You may feel tempted to do so as you have now noticed that he is still using dating apps.

However, the fact that he is still using dating apps doesn’t mean that he isn’t still grieving.

Again, people deal with grief in different ways.

Guys, more so than women, will often look for a distraction when they are dealing with grief.

This is often because guys are normally very hesitant when it comes to dealing with feelings and emotions.

They are often unsure of what to do with them and often push them away.

They avoid dealing with them.

Instead, they focus on other activities.

This is often how guys are and it is no different when it comes to grieving.

He may be seeking a distraction and as a result he resorts to still using dating apps.

Even though he is still using dating apps, you shouldn’t text him because you could reintroduce yourself into his life at a time where he doesn’t really want to deal with this added burden.

In other words, by texting him, you may make him feel like he is under pressure.

The fact that he is grieving only makes the experience of being under pressure that much worse.

He may start worrying that he now has to deal with assuaging your unstable emotions or keeping you happy.

By texting him, you may make him feel as though he now has to engage in conversation with you just so that you aren’t worried about how things are going between the both of you.

This is what tends to make a guy feel under pressure.

Being that he is grieving, this kind of expectation may be too much for him to bear.

Hence, by texting him, you may actually ruin whatever goodwill you had already built with him up until the point that he experienced this grief.

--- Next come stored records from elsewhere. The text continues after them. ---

What follows belongs to an exercise in optimizing a design on an open flow for small area, a short achievable clock period and few clock cycles per item; a production flow would make more cautious choices. Function was checked by simulation only, so behaviour that the tests miss may differ from the original. No activity file was given, so power comes from the tool's default toggle rates.

==> flow/design.v (excerpt) <==
module subpicture_rle_decoder_unit (
  input  logic        clk,
  input  logic        rst,
  input  logic        cfg_we,
  input  logic [1:0]  cfg_index,
  input  logic [9:0]  cfg_data,
  input  logic        s_tvalid,
  output logic        s_tready,
  input  logic [7:0]  s_tdata,    
  input  logic [2:0]  s_tuser,    
  input  logic        s_tlast,    
  output logic        m_tvalid,
  input  logic        m_tready,
  output logic [srd_pkg::OUT_DATA_W-1:0] m_tdata,
  output logic        m_tlast
);
Size: about 2100 cells after synthesis, about 460 flip-flops, about 24000 um2 of cells after synthesis.
Settings: LEC_CHECK=0, CAP_MARGIN=40, CORE_MARGIN=2, CORE_UTILIZATION=50, PLACE_DENSITY=0.65, SLEW_MARGIN=40, TNS_END_PERCENT=0; clock period 14.0 ns.
standard.sh (not shown) runs the stock make flow with config.mk's settings and CLKGATE_MAP_FILE= SYNTH_SCRIPT=/design/flow/synth_recipe.tcl, a recipe that flattens the netlist after the stock synthesis.
==> flow/flow/run.sh <==
#!/bin/bash
# Standard ORFS layout (the standard.sh, standard synthesis unchanged), with
# buf_1 port buffers instead of the default delay cells, timing repair aiming past
# the required slack, and a clock tree with larger sink clusters and no dummy loads.
# Each step's full output goes to its own log here.
set -euo pipefail
EXTRA=("BUFFER_PORTS_ARGS=-buffer_cell sky130_fd_sc_hd__buf_1"
       "SETUP_SLACK_MARGIN=9.9"
       "CTS_ARGS=-sink_clustering_enable -repair_clock_nets -dont_use_dummy_load -sink_clustering_size 24 -sink_clustering_max_diameter 80")
bash standard.sh synth "${EXTRA[@]}" > flow_synth.log 2>&1
bash standard.sh finish "${EXTRA[@]}" > flow_layout.log 2>&1
Testbench counts at the start, summed over its fixed seeds: cycles 12,276, bytes 12,000.
Change:
--- a/flow/design.v
+++ b/flow/design.v
@@ -44,16 +44,16 @@
   output logic           push2,    
   output logic           ub1,      
   output logic           ub2,      
   output srd_pkg::ent_t  ent0,
   output srd_pkg::ent_t  ent1
 );
   logic [10:0] y2;
-  logic [10:0] x0w, saw, sbw, sa1, sb1;
-  logic [9:0]  x0, y0, sa, sb, fe;
+  logic [10:0] x0w, saw, sbw, fee;
+  logic [9:0]  x0, y0, sa, sb;
   logic [10:0] r0, rb;
   logic [5:0]  acc0;
   logic [1:0]  held0;
   logic        fin0;
   logic [3:0]  n1, n2;
   logic        done1, done2, fill1, fill2, wrap1, wrap2, e1, e2, wrap, yend;
   logic [7:0]  len1, len2, adva;
@@ -117,29 +117,27 @@
     end else if (done1) begin
       acc_n  = {2'd0, n2};
       held_n = 2'd1;
     end else begin
       acc_n  = {n1[1:0], n2};
       held_n = held0 + 2'd2;
     end
-    fe   = r0[10] ? x0 : right;
-    sa1  = saw - 11'd1;
-    sb1  = sbw - 11'd1;
+    fee  = r0[10] ? ({1'b0, x0} + 11'd1) : ({1'b0, right} + 11'd1);
     q1r.np    = np;
     q1r.last  = !e2;
     q1r.fd    = wrap1 && yend;
     q1r.color = n1[1:0];
-    q1r.ende  = fill1 ? {1'b0, fe} : sa1;
+    q1r.ende  = fill1 ? fee : saw;
     q1r.y     = y0;
     q1r.x     = x0;
     q2r.np    = np && !e1;
     q2r.last  = 1'b1;
     q2r.fd    = wrap2 && yend;
     q2r.color = n2[1:0];
-    q2r.ende  = fill2 ? {1'b0, fe} : sb1;
+    q2r.ende  = fill2 ? fee : sbw;
     q2r.y     = y0;
     q2r.x     = done1 ? sa : x0;
     ent0  = (!fin0 && done1) ? q1r : q2r;
     ent1  = q2r;
     tokb  = np && (fin0 || (!done1 && !done2));
     push1 = e1 || e2;
     push2 = e1 && e2;
@@ -255,19 +253,15 @@
   logic          qh1, qh2;
   logic          o_v, o_take;
   logic          b0, b1, b2;    
   assign o_take = !o_v || m_tready;
   assign b0     = !qh1 || (!qh2 && o_take);
   assign b1     = qh2 ? o_take : (qh1 && !o_take);
   assign b2     = qh2 && !o_take;
-  logic p_take, p_hold, p_nrdy;
-  assign p_take = in_v && (!qh2 || (!tokb && !ub2));
-  assign p_hold = in_v && (!qh1 || (!tokb && ((!qh2 && !ub2) || (qh2 && !ub1))));
-  assign p_nrdy = o_v ? p_hold : p_take;
-  assign proc   = m_tready ? p_take : p_nrdy;
+  assign proc   = in_v && (b0 || (!in_b[1] && b1 && !ub2));
   always_ff @(posedge clk) begin
     if (rst) begin
       qh1 <= 1'b0;
       qh2 <= 1'b0;
     end else begin
       qh1 <= !b0 || (proc && push1);
       qh2 <= b2 || (b1 && proc && push1) || (proc && push2);
@@ -284,15 +278,15 @@
   logic [3:0][9:0]  bminx, bminy, bmaxy;
   logic [3:0][10:0] bmaxx;
   logic [3:0]  bv;
   logic [9:0]  rs_minx, rs_miny, rs_maxx, rs_maxy;
   logic [9:0]  sminx, sminy, smaxy;
   logic [10:0] smaxx;
   logic [9:0]  nminx, nminy, nmaxy;
-  logic [10:0] nmaxx;
+  logic [10:0] nmaxx, hend;
   logic        pop, np_tok;
   srd_pkg::ent_t h;
   logic [9:0]  o_x, o_y, o_len, o_minx, o_miny, o_maxy;
   logic [10:0] o_maxx;
   logic [1:0]  o_color;
   logic        o_fd, o_last;
   assign pop    = qh1 && o_take;
@@ -308,15 +302,16 @@
       sminx = bminx[h.color];
       sminy = bminy[h.color];
       smaxx = bmaxx[h.color];
       smaxy = bmaxy[h.color];
     end
     nminx = (h.x < sminx) ? h.x : sminx;
     nminy = (h.y < sminy) ? h.y : sminy;
-    nmaxx = (h.ende > smaxx) ? h.ende : smaxx;
+    hend  = h.ende - 11'd1;
+    nmaxx = (hend > smaxx) ? hend : smaxx;
     nmaxy = (h.y > smaxy) ? h.y : smaxy;
   end
   always_ff @(posedge clk) begin
     if (rst) begin
       o_v     <= 1'b0;
       bv      <= 4'h0;
       rs_minx <= srd_pkg::AREA_RIGHT_RST;
@@ -349,15 +344,15 @@
       end
     end
   end
   always_ff @(posedge clk) begin
     if (o_take) begin
       o_x     <= h.x;
       o_y     <= h.y;
-      o_len   <= 10'(h.ende - {1'b0, h.x} + 11'd1);
+      o_len   <= 10'(h.ende - {1'b0, h.x});
       o_color <= h.color;
       o_fd    <= h.fd;
       o_last  <= h.last;
       o_minx  <= nminx;
       o_miny  <= nminy;
       o_maxx  <= nmaxx;
       o_maxy  <= nmaxy;
What happened: Clock-buffer cell count increases by 1; die area came out higher slightly; wire length goes up slightly; clock power goes up by a few percent; via count rises slightly; first-iteration DRC count came out higher by a few percent; worst setup slack gets better by 210 ps; utilization falls by 0.39 points; worst hold slack improved by 52 ps; power came out lower slightly; global-route usage falls by 0.21 points; cell area decreases slightly; cell count barely changes.
Testbench counts after the change, summed over its fixed seeds: cycles 12,320, bytes 12,000.

==> re-timing with driven ports <==
No port has a modelled driver above. Below, the same layouts with a new extraction and two added sets of constraints. Step 1 sets driving cells, clkbuf_16 on the clock port and buf_2 on the other inputs (assumed; they add their load-dependent delay and slew). Step 2 also shifts input and output timing later by t, the mid clock arrival at the registers, as if the neighbouring blocks saw the same clock. Three values: no drivers, after step 1, after step 2; two values: the first two.
run	shift t [ns]	setup WS [ns]	cell pins on the clock port's net
the first run	0.617	9.560 / 9.560 / 8.983	1
the second run	0.621	9.774 / 9.806 / 9.186	1
After both steps every run listed still meets setup and hold. For the second run, which loses most, drivers alone change the setup slack by +0.032 ns; drivers and shift together by -0.588 ns.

Though you may be worried about why he would still be using dating apps when he is supposed to be grieving, you should try not to give in to your innermost urges to reach out to him via text.

Let him have this time to do what he needs to do in terms of dealing with his grief.

If the both of you aren’t in an exclusive relationship, he isn’t obligated not to use dating apps any longer.

In the meantime, you shouldn’t be sitting around waiting on him to get over his grief.

You really don’t know when that will be.

Instead, you should focus on communicating with other men on dating apps so as to keep your dating options open.

If he gets to the point where he realizes that he is over his grief or feels much better, he may begin to miss you and reach out as a result.

If you like this guy, your best chance at getting him is to have him come to you.

Let him be the one that reaches out to you first.

Until then, talk to other guys on the dating apps and keep going out on dates.